[Information supplied — start]

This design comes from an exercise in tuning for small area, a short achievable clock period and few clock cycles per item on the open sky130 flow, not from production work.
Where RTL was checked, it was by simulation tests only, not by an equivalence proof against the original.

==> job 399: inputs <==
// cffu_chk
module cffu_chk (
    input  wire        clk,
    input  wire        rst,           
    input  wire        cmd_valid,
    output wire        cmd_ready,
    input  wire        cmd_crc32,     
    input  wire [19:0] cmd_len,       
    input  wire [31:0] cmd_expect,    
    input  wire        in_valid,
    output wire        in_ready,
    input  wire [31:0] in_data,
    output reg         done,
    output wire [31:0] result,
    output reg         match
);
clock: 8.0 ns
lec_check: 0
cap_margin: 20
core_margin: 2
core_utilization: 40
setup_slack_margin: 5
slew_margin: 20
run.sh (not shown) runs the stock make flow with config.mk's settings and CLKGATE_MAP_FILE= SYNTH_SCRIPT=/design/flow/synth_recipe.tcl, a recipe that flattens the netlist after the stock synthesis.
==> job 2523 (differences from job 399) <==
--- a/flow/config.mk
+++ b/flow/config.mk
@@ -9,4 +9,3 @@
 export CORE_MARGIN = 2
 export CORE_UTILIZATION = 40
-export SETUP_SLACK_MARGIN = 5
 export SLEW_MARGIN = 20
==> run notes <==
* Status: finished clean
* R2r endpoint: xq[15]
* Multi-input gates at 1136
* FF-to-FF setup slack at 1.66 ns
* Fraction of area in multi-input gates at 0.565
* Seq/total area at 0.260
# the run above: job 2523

[Information supplied — finish]
[Information supplied — start]

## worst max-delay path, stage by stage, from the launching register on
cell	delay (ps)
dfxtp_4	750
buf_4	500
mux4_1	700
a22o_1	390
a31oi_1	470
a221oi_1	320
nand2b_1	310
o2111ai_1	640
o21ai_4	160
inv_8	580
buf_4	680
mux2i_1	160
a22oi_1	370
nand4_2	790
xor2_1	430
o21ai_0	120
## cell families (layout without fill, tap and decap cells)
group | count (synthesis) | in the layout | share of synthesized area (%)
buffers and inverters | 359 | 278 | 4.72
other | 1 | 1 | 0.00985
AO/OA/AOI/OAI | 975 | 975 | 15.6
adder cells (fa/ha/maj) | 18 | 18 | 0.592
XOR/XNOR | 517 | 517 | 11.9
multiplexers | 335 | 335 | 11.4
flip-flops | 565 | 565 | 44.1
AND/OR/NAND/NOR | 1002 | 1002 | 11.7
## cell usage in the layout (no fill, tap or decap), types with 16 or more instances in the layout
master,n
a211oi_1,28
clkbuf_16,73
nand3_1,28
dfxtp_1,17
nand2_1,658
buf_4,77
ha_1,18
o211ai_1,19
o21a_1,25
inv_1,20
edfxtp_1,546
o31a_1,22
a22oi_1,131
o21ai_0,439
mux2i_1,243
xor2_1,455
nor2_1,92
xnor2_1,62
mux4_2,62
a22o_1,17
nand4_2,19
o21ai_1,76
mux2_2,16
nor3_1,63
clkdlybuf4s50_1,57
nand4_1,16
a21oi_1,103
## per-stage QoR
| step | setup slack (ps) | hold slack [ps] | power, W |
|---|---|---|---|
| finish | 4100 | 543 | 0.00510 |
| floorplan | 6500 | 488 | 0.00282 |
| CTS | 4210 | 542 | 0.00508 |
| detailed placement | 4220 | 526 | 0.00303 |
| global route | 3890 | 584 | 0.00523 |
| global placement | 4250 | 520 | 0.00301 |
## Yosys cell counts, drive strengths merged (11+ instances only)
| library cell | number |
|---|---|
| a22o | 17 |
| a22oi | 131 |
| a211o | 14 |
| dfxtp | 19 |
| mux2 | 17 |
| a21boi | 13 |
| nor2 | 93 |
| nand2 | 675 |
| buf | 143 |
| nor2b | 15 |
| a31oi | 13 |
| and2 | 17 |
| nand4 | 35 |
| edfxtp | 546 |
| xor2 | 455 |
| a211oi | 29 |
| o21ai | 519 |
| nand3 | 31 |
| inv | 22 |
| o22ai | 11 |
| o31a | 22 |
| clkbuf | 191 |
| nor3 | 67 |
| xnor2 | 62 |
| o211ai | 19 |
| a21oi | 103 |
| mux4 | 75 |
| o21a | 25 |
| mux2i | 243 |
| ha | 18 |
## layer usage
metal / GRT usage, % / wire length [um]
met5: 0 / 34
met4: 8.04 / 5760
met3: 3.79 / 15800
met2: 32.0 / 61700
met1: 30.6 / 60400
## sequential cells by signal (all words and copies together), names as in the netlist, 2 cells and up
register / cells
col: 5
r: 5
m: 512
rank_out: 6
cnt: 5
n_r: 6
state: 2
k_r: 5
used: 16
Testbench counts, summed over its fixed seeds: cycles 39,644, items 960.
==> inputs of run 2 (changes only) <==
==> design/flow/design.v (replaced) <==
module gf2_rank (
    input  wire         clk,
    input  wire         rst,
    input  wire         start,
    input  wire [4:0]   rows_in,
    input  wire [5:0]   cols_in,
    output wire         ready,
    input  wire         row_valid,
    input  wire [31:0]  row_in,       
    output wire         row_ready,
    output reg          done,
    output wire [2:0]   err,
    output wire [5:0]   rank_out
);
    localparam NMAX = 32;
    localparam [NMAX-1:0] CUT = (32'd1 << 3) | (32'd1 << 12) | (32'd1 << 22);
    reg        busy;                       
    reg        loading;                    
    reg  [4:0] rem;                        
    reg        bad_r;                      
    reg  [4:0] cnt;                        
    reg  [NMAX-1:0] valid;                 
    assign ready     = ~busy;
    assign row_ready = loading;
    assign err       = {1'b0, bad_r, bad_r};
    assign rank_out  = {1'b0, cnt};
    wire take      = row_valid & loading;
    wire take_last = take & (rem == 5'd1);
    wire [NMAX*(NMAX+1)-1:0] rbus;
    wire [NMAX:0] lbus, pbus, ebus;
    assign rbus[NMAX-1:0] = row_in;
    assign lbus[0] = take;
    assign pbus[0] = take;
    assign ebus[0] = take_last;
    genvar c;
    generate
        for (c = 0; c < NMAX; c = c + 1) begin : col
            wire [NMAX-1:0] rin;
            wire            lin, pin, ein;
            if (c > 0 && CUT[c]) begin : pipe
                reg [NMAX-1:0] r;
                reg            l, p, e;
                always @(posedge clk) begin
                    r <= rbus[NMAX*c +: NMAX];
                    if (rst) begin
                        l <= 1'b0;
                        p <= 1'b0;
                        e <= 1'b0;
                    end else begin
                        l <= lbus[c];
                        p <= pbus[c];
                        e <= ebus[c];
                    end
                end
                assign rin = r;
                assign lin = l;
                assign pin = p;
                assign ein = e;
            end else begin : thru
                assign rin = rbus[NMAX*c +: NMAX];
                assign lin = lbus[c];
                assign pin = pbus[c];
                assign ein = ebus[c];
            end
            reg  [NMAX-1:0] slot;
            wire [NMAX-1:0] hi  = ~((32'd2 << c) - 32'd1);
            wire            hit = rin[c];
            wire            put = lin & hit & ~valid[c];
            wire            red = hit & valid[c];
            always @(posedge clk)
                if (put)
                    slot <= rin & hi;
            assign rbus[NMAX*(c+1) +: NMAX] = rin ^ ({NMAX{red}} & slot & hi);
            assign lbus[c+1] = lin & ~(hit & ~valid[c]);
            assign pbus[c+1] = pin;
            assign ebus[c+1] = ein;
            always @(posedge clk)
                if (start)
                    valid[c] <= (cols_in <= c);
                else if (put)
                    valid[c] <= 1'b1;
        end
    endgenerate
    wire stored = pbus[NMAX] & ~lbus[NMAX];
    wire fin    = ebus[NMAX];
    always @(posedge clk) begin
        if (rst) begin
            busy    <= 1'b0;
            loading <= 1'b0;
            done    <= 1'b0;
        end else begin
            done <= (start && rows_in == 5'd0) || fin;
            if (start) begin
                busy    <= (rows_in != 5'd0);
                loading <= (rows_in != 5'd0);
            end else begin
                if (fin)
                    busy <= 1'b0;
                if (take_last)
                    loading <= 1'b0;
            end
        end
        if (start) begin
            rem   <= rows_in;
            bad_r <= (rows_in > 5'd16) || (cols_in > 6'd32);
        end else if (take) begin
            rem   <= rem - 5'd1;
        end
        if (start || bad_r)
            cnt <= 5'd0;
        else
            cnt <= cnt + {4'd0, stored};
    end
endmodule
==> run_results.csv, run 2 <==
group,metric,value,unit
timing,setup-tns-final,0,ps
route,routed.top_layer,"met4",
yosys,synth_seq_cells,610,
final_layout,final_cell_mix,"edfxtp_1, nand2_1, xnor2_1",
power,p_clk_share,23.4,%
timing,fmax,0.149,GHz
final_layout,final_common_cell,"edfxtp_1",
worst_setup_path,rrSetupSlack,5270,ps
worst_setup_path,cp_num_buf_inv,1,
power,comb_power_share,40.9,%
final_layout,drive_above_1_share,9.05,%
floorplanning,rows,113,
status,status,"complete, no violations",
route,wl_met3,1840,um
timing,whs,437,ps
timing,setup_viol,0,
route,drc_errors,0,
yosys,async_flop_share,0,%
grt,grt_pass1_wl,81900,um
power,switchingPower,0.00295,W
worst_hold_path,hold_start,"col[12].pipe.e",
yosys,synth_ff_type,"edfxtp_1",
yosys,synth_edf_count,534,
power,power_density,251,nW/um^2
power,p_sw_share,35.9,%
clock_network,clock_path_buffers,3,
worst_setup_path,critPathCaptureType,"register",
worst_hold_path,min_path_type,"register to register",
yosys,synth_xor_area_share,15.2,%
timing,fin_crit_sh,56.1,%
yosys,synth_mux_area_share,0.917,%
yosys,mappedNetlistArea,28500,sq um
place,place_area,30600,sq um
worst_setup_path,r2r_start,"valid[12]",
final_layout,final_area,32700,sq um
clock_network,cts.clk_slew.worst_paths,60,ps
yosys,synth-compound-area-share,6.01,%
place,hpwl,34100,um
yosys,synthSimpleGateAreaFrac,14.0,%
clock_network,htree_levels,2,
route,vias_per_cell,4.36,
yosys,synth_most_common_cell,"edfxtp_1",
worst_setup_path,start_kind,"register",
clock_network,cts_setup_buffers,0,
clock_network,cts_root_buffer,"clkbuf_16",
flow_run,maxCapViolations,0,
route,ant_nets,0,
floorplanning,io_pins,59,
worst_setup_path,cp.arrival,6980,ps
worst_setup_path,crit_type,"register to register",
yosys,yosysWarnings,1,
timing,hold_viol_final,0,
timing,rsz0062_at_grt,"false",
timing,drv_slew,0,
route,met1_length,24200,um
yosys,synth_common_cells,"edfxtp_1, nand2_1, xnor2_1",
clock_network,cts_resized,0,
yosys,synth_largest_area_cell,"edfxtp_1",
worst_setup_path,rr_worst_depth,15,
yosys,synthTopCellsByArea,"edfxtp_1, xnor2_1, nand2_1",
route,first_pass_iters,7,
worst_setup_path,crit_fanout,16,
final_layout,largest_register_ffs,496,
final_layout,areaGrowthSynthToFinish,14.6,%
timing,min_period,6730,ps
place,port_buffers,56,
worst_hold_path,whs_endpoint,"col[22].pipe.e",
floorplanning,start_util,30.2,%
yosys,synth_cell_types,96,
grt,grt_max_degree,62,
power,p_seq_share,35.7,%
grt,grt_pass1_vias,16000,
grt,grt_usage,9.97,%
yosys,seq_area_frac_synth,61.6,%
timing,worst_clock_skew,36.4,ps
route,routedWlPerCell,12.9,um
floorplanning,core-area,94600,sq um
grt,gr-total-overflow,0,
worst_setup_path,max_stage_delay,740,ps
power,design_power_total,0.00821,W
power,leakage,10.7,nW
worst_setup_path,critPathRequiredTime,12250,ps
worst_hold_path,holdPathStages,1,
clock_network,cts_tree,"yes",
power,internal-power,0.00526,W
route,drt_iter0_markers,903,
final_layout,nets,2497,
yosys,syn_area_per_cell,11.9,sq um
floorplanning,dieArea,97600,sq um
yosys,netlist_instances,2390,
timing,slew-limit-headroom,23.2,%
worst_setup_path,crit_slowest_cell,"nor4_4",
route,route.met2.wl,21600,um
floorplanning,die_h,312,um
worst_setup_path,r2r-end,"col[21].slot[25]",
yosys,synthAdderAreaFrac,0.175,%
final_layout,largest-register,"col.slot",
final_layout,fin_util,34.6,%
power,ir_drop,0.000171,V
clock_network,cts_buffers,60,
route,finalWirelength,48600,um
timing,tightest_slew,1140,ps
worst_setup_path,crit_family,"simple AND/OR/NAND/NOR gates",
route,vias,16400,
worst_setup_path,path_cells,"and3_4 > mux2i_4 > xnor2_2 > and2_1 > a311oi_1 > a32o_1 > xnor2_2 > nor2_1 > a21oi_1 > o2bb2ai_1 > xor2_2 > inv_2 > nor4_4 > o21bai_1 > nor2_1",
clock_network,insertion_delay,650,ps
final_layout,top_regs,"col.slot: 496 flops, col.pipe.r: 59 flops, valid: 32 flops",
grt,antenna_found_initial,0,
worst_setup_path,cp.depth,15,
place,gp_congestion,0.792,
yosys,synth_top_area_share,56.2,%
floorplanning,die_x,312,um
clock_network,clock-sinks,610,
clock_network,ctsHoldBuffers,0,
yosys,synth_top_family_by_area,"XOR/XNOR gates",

[Information supplied — finish]

- _Problem statement_
In the listing above, locate the line with "assign pbus[0] = take;" and the line with "slot <= rin & hi;", then extract exactly those lines and every line between them, and nothing more.

- _Your solution_
    assign pbus[0] = take;
    assign ebus[0] = take_last;
    genvar c;
    generate
        for (c = 0; c < NMAX; c = c + 1) begin : col
            wire [NMAX-1:0] rin;
            wire            lin, pin, ein;
            if (c > 0 && CUT[c]) begin : pipe
                reg [NMAX-1:0] r;
                reg            l, p, e;
                always @(posedge clk) begin
                    r <= rbus[NMAX*c +: NMAX];
                    if (rst) begin
                        l <= 1'b0;
                        p <= 1'b0;
                        e <= 1'b0;
                    end else begin
                        l <= lbus[c];
                        p <= pbus[c];
                        e <= ebus[c];
                    end
                end
                assign rin = r;
                assign lin = l;
                assign pin = p;
                assign ein = e;
            end else begin : thru
                assign rin = rbus[NMAX*c +: NMAX];
                assign lin = lbus[c];
                assign pin = pbus[c];
                assign ein = ebus[c];
            end
            reg  [NMAX-1:0] slot;
            wire [NMAX-1:0] hi  = ~((32'd2 << c) - 32'd1);
            wire            hit = rin[c];
            wire            put = lin & hit & ~valid[c];
            wire            red = hit & valid[c];
            always @(posedge clk)
                if (put)
                    slot <= rin & hi;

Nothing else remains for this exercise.